As much as we rely on the Internet for buying things, trade shows are still thriving for one reason: people still like to buy from people they’ve met and trust, who can answer their questions, and at the same time be able to compare multiple vendors’ products and services. Well, that environment in today’s business world is called a B2B (business-to-business) trade show. (But expect a major change in the mix of shows in 2018 when a flurry of business-to-consumer, a.k.a. B2C, shows are likely to be added to the current B2B show mix.)

Launching your inaugural face-to-face marketing campaign on the show floor isn’t without challenges though.

Coming out of Hiding

1st, as an industry, cannabis has been in hiding for a long time. Whatever analogy you want to use – “beating your own drum” to publicly raise awareness or “putting your best foot forward” – marketing isn’t something that’s ingrained in the cannabis industry’s DNA. So coming out of the cannabis closet to publicly promote their products hasn’t historically been the industry’s strong suit.

The current state of exhibiting at cannabis trade shows was first described to me by an industry colleague as being “like a bad swap meet”. Personally, I’ve seen a mixed bag of good, bad, and downright ugly exhibits.

The majority of exhibit properties at the cannabis shows I’ve attended have been cookie-cutter small pop-up back walls, with graphics that may or may not even tell the attendee who the company is, what product or service they provide or the benefits they offer. Then the exhibitors add tables right next to the aisle that creates a barrier that says to visitors, “KEEP OUT!” and stack it with cheap giveaways. (And, really, when was the last time you made a buying decision based on a cheap pen?) Next, the staff hides behind the table, avoiding eye contact by sitting in low chairs facing toward their next-door neighbor’s booth and not the attendees walking the aisle. They’ve effectively barricaded themselves into a “safe” environment where they don’t have to talk with prospects. If rookie exhibitors are looking to fellow exhibitors to set the bar for a professional “look” to aspire to, I don’t believe they’re getting a lot of positive inspiration at current shows. It’s the perfect time to improve on how we exhibit and the experience attendees have at shows.

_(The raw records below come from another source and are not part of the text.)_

===== src/rtl/obi_reg_bridge_pkg.sv =====
// Shared types and constants for the OBI to register-bus bridge.
package obi_reg_bridge_pkg;

  typedef enum logic [1:0] {
    ST_IDLE   = 2'd0,
    ST_ACCESS = 2'd1,
    ST_RESP   = 2'd2
  } state_e;

  // Read data returned when a register access is abandoned for lack of ready.
  localparam logic [31:0] TIMEOUT_RDATA = 32'hBADC_AB1E;

  localparam int TIMEOUT_CNT_W = 8;

endpackage


===== src/rtl/obi_reg_bridge.sv =====
// OBI slave to simple valid/ready register-bus master, one transaction in flight,
// with a per-access ready timeout and a saturating count of timed-out accesses.
module obi_reg_bridge
  import obi_reg_bridge_pkg::*;
#(
  parameter int AW      = 32,
  parameter int DW      = 32,
  parameter int TIMEOUT = 255
) (
  input  logic                     clk_i,
  input  logic                     rst_i,
  input  logic                     obi_req_i,
  output logic                     obi_gnt_o,
  input  logic [AW-1:0]            obi_addr_i,
  input  logic                     obi_we_i,
  input  logic [DW/8-1:0]          obi_be_i,
  input  logic [DW-1:0]            obi_wdata_i,
  output logic                     obi_rvalid_o,
  output logic [DW-1:0]            obi_rdata_o,
  output logic                     obi_err_o,
  output logic                     reg_valid_o,
  output logic                     reg_write_o,
  output logic [AW-1:0]            reg_addr_o,
  output logic [DW-1:0]            reg_wdata_o,
  output logic [DW/8-1:0]          reg_wstrb_o,
  input  logic                     reg_ready_i,
  input  logic [DW-1:0]            reg_rdata_i,
  input  logic                     reg_error_i,
  output logic                     busy_o,
  output logic [TIMEOUT_CNT_W-1:0] timeout_cnt_o,
  output state_e                   dbg_state_o
);

  // Handshakes: OBI request is accepted in the cycle req & gnt are both high;
  // a register access completes in the cycle reg_valid_o & reg_ready_i are both high;
  // the OBI response is the single cycle obi_rvalid_o is high (no back-pressure).

  localparam int BW  = DW / 8;
  localparam int WCW = $clog2(TIMEOUT + 1);
  localparam logic [WCW-1:0] WAIT_LAST = WCW'(TIMEOUT - 1);

  state_e                   r_state;
  state_e                   w_state_next;
  logic                     w_accept;
  logic                     w_timeout;
  logic [AW-1:0]            r_addr;
  logic                     r_we;
  logic [BW-1:0]            r_be;
  logic [DW-1:0]            r_wdata;
  logic [DW-1:0]            r_rdata;
  logic                     r_err;
  logic [WCW-1:0]           r_wait;
  logic [TIMEOUT_CNT_W-1:0] r_timeout_cnt;

  always_comb begin
    w_state_next = r_state;
    obi_gnt_o    = 1'b0;
    w_accept     = 1'b0;
    w_timeout    = 1'b0;
    case (r_state)
      ST_IDLE: begin
        obi_gnt_o = obi_req_i;
        if (obi_req_i) begin
          w_accept     = 1'b1;
          w_state_next = ST_ACCESS;
        end
      end
      ST_ACCESS: begin
        // Ready takes priority over a timeout landing in the same cycle.
        if (reg_ready_i) begin
          w_state_next = ST_RESP;
        end else if (r_wait == WAIT_LAST) begin
          w_timeout    = 1'b1;
          w_state_next = ST_RESP;
        end
      end
      ST_RESP: w_state_next = ST_IDLE;
      default: w_state_next = ST_IDLE;
    endcase
  end

  always_ff @(posedge clk_i) begin
    if (rst_i) begin
      r_state       <= ST_IDLE;
      r_addr        <= '0;
      r_we          <= 1'b0;
      r_be          <= '0;
      r_wdata       <= '0;
      r_rdata       <= '0;
      r_err         <= 1'b0;
      r_wait        <= '0;
      r_timeout_cnt <= '0;
    end else begin
      r_state <= w_state_next;
      if (w_accept) begin
        r_addr  <= obi_addr_i;
        r_we    <= obi_we_i;
        r_be    <= obi_be_i;
        r_wdata <= obi_wdata_i;
        r_wait  <= '0;
      end
      if (r_state == ST_ACCESS) begin
        if (reg_ready_i) begin
          r_rdata <= r_we ? '0 : reg_rdata_i;
          r_err   <= reg_error_i;
        end else begin
          r_wait <= r_wait + WCW'(1);
          if (w_timeout) begin
            r_rdata <= r_we ? '0 : DW'(TIMEOUT_RDATA);
            r_err   <= 1'b1;
            if (r_timeout_cnt != '1) r_timeout_cnt <= r_timeout_cnt + 1'b1;
          end
        end
      end
    end
  end

  assign obi_rvalid_o  = (r_state == ST_RESP);
  assign obi_rdata_o   = obi_rvalid_o ? r_rdata : '0;
  assign obi_err_o     = obi_rvalid_o ? r_err : 1'b0;
  assign reg_valid_o   = (r_state == ST_ACCESS);
  assign reg_write_o   = r_we;
  assign reg_addr_o    = r_addr;
  assign reg_wdata_o   = r_wdata;
  assign reg_wstrb_o   = r_we ? r_be : '1;
  assign busy_o        = (r_state != ST_IDLE);
  assign timeout_cnt_o = r_timeout_cnt;
  assign dbg_state_o   = r_state;

endmodule
==> src/rtl/pio_avalon_master.sv <==
// Avalon-MM initiator for 8-bit-style PIO slaves: turns single-beat WRITE/SET/CLEAR/READ
// commands into one bus access each, with waitrequest handling, fixed read latency and a stall timeout.
module pio_avalon_master #(
    parameter int unsigned DATA_W       = 8,
    parameter int unsigned READ_LATENCY = 1,
    parameter int unsigned TIMEOUT      = 255
) (
    input  logic              clk,
    input  logic              reset_n,
    input  logic              cmd_valid,
    output logic              cmd_ready,
    input  logic [1:0]        cmd_op,
    input  logic [DATA_W-1:0] cmd_data,
    output logic              rsp_valid,
    output logic [DATA_W-1:0] rsp_data,
    output logic              rsp_err,
    output logic              busy,
    output logic [2:0]        avm_address,
    output logic              avm_chipselect,
    output logic              avm_write_n,
    output logic [31:0]       avm_writedata,
    input  logic [31:0]       avm_readdata,
    input  logic              avm_waitrequest
);

    localparam int unsigned AVM_W   = 32;
    localparam int unsigned ADDR_W  = 3;
    localparam int unsigned LAT_W   = 3;
    localparam int unsigned STALL_W = 8;

    localparam logic [ADDR_W-1:0] ADDR_DATA  = ADDR_W'(0);
    localparam logic [ADDR_W-1:0] ADDR_SET   = ADDR_W'(4);
    localparam logic [ADDR_W-1:0] ADDR_CLEAR = ADDR_W'(5);

    typedef enum logic [2:0] {
        S_IDLE,
        S_WR,
        S_RD_REQ,
        S_RD_WAIT,
        S_RSP
    } state_t;

    state_t              r_state,       w_state_nxt;
    logic [LAT_W-1:0]    r_lat_cnt,     w_lat_cnt_nxt;
    logic [STALL_W-1:0]  r_stall_cnt,   w_stall_cnt_nxt;
    logic                r_cs,          w_cs_nxt;
    logic                r_write_n,     w_write_n_nxt;
    logic [ADDR_W-1:0]   r_address,     w_address_nxt;
    logic [AVM_W-1:0]    r_writedata,   w_writedata_nxt;
    logic                r_rsp_valid,   w_rsp_valid_nxt;
    logic [DATA_W-1:0]   r_rsp_data,    w_rsp_data_nxt;
    logic                r_rsp_err,     w_rsp_err_nxt;
    logic                r_cmd_ready,   w_cmd_ready_nxt;
    logic                r_busy,        w_busy_nxt;

    // Upper readdata bits are not part of the PIO data path.
    generate
        if (DATA_W < AVM_W) begin : g_rd_unused
            logic w_unused_rd;
            assign w_unused_rd = ^avm_readdata[AVM_W-1:DATA_W];
        end
    endgenerate

    always_ff @(posedge clk or negedge reset_n) begin
        if (!reset_n) begin
            r_state     <= S_IDLE;
            r_lat_cnt   <= '0;
            r_stall_cnt <= '0;
            r_cs        <= 1'b0;
            r_write_n   <= 1'b1;
            r_address   <= '0;
            r_writedata <= '0;
            r_rsp_valid <= 1'b0;
            r_rsp_data  <= '0;
            r_rsp_err   <= 1'b0;
            r_cmd_ready <= 1'b1;
            r_busy      <= 1'b0;
        end else begin
            r_state     <= w_state_nxt;
            r_lat_cnt   <= w_lat_cnt_nxt;
            r_stall_cnt <= w_stall_cnt_nxt;
            r_cs        <= w_cs_nxt;
            r_write_n   <= w_write_n_nxt;
            r_address   <= w_address_nxt;
            r_writedata <= w_writedata_nxt;
            r_rsp_valid <= w_rsp_valid_nxt;
            r_rsp_data  <= w_rsp_data_nxt;
            r_rsp_err   <= w_rsp_err_nxt;
            r_cmd_ready <= w_cmd_ready_nxt;
            r_busy      <= w_busy_nxt;
        end
    end

    // Next-state and next-output logic; every bus output is computed one cycle ahead.
    always_comb begin
        w_state_nxt     = r_state;
        w_lat_cnt_nxt   = r_lat_cnt;
        w_stall_cnt_nxt = r_stall_cnt;
        w_cs_nxt        = r_cs;
        w_write_n_nxt   = r_write_n;
        w_address_nxt   = r_address;
        w_writedata_nxt = r_writedata;
        w_rsp_valid_nxt = 1'b0;
        w_rsp_data_nxt  = '0;
        w_rsp_err_nxt   = 1'b0;

        case (r_state)
            S_IDLE: begin
                if (cmd_valid) begin
                    w_cs_nxt        = 1'b1;
                    w_stall_cnt_nxt = '0;
                    w_writedata_nxt = AVM_W'(cmd_data);
                    w_write_n_nxt   = 1'b0;
                    w_state_nxt     = S_WR;
                    case (cmd_op)
                        2'b00:   w_address_nxt = ADDR_DATA;
                        2'b01:   w_address_nxt = ADDR_SET;
                        2'b10:   w_address_nxt = ADDR_CLEAR;
                        default: begin
                            w_address_nxt   = ADDR_DATA;
                            w_write_n_nxt   = 1'b1;
                            w_writedata_nxt = '0;
                            w_state_nxt     = S_RD_REQ;
                        end
                    endcase
                end
            end

            S_WR, S_RD_REQ: begin
                if (!avm_waitrequest) begin
                    w_cs_nxt        = 1'b0;
                    w_write_n_nxt   = 1'b1;
                    w_address_nxt   = '0;
                    w_writedata_nxt = '0;
                    if (r_state == S_WR) begin
                        w_rsp_valid_nxt = 1'b1;
                        w_state_nxt     = S_RSP;
                    end else begin
                        w_lat_cnt_nxt = LAT_W'(READ_LATENCY);
                        w_state_nxt   = S_RD_WAIT;
                    end
                end else if (r_stall_cnt == STALL_W'(TIMEOUT)) begin
                    // Slave has stalled too long: abandon the cycle and report an error.
                    w_cs_nxt        = 1'b0;
                    w_write_n_nxt   = 1'b1;
                    w_address_nxt   = '0;
                    w_writedata_nxt = '0;
                    w_rsp_valid_nxt = 1'b1;
                    w_rsp_err_nxt   = 1'b1;
                    w_state_nxt     = S_RSP;
                end else begin
                    w_stall_cnt_nxt = r_stall_cnt + STALL_W'(1);
                end
            end

            S_RD_WAIT: begin
                if (r_lat_cnt == LAT_W'(1)) begin
                    w_rsp_valid_nxt = 1'b1;
                    w_rsp_data_nxt  = avm_readdata[DATA_W-1:0];
                    w_state_nxt     = S_RSP;
                end else begin
                    w_lat_cnt_nxt = r_lat_cnt - LAT_W'(1);
                end
            end

            S_RSP: begin
                w_state_nxt = S_IDLE;
            end

            default: begin
                w_state_nxt = S_IDLE;
            end
        endcase

        w_cmd_ready_nxt = (w_state_nxt == S_IDLE);
        w_busy_nxt      = (w_state_nxt != S_IDLE);
    end

    assign cmd_ready      = r_cmd_ready;
    assign busy           = r_busy;
    assign rsp_valid      = r_rsp_valid;
    assign rsp_data       = r_rsp_data;
    assign rsp_err        = r_rsp_err;
    assign avm_chipselect = r_cs;
    assign avm_write_n    = r_write_n;
    assign avm_address    = r_address;
    assign avm_writedata  = r_writedata;

endmodule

Right now, exhibitors have a once-in-a-lifetime opportunity to elevate the professionalism of the entire cannabis industry as we move from what I’ve heard referred to as the “Wild, Wild West” of the transitional period before legal adult use kicks in California in about 3 months. We still have time to reshape the perception of our industry – by showing the buying public and other businesses, the media who are closely watching our public personae, and the politicians who are still influencing the future of cannabis businesses – that we’re professional and mean business.

Start at Strategy

2nd, there’s a steep – and not inexpensive – learning curve for new exhibitors when they take the plunge into the world of trade shows. Without much forethought, start-up companies may jump at an opportunity to exhibit by signing a contract for booth space.

But they’ve missed the most important step: planning their strategy. Did they research that they’re investing in the best shows where their target market will be attending? Do they have a clear vision that focuses on meeting their marketing and sales goals and objectives? If not, when the show’s over and the return-on-investment (ROI) they’d hoped for doesn’t materialize, they’ll likely be disappointed and down on trade shows as a marketing medium. But it’s not the show’s fault if they didn’t do their homework.

So before investing in exhibiting, ask yourself:

  • Who’s our target audience? What are their wants and needs that our product/service provides a solution for?
  • Based on this identified target market, are we going to participate in B2B (Business-to-Business) trade shows or B2C (Business-to-Consumer) public shows?
  • Will we participate in horizontal cannabis shows that cover a broad gamut of the industry’s products and services? Or is a better strategy to focus on vertical shows that target a much narrower niche, such as cultivation?
  • Should we exhibit at local, regional or national shows, based on our sales model?
  • Will we pick the show with the largest quantity, or most qualified, attendees?
  • What size booth space is right for the number of exhibit staff we’ll need to interact with the number of attendees in our target market? How many interactions can our staff handle if the average interaction takes 7-10 minutes? What percentage of these interactions will be qualified leads?
  • How will we translate our brand promise into the look and feel of our exhibit? Will it be memorable?
  • Can we hone our key message or unique selling proposition on our booth graphics to convey it to our prospects in 7 words or less, like a billboard?
  • If booth space is usually 1/3 to 1/2 of the cost of exhibiting, how much will we need to budget for exhibit marketing?

These questions are just the start of a long, ongoing process of 1,000 questions and decisions you’ll need to make to effectively display the public face of your company and product on the show floor.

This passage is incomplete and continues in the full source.